PROVIDED DATA:
- Opening Delimiter -

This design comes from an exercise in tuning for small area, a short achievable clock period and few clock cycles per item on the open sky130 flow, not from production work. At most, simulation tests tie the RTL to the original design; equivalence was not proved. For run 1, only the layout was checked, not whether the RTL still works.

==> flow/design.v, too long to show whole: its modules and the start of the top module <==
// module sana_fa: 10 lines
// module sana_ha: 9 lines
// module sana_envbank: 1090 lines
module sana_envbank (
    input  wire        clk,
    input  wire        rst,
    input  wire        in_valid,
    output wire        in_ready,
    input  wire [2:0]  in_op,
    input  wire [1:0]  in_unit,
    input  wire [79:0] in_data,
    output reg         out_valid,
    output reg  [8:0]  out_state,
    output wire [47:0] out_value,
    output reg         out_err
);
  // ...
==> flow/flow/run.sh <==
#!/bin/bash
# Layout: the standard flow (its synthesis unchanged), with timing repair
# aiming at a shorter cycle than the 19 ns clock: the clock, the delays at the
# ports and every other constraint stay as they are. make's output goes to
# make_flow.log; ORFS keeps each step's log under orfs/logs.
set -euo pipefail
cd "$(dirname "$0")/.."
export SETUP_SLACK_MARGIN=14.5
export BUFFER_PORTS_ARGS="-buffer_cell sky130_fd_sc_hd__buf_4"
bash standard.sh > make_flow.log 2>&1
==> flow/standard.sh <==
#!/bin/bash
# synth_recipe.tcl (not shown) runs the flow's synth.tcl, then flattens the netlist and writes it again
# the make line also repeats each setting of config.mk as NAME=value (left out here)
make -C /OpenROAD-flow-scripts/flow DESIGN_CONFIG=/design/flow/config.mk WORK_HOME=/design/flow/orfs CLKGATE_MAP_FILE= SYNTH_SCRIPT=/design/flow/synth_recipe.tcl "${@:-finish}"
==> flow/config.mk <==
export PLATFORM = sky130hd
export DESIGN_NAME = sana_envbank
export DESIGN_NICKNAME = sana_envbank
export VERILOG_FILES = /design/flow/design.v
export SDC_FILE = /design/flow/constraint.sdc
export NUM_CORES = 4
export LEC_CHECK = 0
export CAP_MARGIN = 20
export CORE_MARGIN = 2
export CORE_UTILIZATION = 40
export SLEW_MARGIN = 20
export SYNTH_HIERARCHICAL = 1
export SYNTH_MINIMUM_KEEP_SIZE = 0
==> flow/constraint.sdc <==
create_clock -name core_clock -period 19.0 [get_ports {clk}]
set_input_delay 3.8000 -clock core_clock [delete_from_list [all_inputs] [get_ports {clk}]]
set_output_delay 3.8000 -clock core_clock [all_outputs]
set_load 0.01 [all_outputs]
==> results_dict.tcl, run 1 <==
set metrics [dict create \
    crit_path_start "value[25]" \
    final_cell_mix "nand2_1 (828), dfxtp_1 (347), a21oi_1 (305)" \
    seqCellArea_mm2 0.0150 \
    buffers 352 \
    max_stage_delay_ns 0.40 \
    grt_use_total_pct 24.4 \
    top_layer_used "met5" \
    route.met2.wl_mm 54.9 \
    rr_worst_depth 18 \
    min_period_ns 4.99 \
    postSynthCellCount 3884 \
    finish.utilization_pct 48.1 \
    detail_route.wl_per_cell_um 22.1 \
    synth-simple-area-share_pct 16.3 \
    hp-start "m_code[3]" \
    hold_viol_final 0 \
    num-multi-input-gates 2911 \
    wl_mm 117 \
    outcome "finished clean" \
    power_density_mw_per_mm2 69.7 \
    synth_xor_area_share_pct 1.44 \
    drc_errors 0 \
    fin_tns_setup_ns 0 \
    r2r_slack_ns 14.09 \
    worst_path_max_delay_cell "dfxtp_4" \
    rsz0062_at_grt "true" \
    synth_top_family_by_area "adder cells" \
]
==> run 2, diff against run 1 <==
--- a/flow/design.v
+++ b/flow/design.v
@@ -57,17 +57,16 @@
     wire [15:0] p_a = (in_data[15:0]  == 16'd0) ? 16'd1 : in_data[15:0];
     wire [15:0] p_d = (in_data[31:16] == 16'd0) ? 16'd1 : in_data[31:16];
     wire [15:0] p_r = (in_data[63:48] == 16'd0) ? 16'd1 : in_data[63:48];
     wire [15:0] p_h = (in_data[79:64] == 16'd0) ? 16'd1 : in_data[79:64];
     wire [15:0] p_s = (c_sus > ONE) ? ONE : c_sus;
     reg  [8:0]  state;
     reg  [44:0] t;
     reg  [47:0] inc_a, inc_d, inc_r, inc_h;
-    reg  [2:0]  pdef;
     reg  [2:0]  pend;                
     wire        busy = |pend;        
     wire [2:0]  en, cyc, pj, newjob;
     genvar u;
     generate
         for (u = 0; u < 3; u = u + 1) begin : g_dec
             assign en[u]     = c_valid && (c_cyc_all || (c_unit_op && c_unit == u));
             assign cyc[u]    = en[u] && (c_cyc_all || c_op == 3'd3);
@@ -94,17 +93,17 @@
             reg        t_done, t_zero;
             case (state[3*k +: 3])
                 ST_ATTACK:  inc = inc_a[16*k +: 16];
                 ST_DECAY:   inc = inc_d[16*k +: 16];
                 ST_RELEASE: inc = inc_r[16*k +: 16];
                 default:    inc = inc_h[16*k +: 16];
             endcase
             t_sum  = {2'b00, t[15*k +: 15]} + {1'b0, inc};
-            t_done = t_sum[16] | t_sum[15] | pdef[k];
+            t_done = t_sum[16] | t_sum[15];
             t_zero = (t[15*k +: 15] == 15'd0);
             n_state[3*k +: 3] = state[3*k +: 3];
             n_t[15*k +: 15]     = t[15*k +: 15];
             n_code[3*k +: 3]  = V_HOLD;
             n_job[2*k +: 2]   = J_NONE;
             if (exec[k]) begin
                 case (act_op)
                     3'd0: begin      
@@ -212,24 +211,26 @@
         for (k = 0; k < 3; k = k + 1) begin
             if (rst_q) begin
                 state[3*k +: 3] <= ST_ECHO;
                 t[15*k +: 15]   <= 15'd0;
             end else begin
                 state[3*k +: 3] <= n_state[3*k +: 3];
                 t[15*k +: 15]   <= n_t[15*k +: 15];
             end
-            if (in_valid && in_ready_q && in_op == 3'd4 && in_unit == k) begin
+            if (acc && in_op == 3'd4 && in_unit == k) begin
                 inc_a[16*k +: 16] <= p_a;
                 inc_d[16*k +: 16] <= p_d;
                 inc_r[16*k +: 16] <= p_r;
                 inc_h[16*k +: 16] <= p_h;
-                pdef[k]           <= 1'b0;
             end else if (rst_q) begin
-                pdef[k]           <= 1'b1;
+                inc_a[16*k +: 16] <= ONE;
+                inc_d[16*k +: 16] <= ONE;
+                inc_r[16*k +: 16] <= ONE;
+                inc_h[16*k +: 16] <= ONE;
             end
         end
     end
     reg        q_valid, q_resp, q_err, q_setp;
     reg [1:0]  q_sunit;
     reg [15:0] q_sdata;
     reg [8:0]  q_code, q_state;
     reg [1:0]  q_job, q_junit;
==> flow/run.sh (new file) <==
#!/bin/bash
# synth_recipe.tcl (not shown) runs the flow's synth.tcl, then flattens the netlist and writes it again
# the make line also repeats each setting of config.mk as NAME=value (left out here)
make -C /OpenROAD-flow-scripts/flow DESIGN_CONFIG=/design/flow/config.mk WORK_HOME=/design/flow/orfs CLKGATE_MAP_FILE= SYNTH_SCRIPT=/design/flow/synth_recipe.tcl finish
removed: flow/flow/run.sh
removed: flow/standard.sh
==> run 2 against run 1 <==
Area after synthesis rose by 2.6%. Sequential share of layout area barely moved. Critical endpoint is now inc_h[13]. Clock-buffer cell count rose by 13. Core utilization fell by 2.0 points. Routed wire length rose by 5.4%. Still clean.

- Closing Delimiter -

PROBLEM TO SOLVE: Match on "module" and report each line of the data above that has it.

EXERCISE OUTPUT:
==> flow/design.v, too long to show whole: its modules and the start of the top module <==
// module sana_fa: 10 lines
// module sana_ha: 9 lines
// module sana_envbank: 1090 lines
module sana_envbank (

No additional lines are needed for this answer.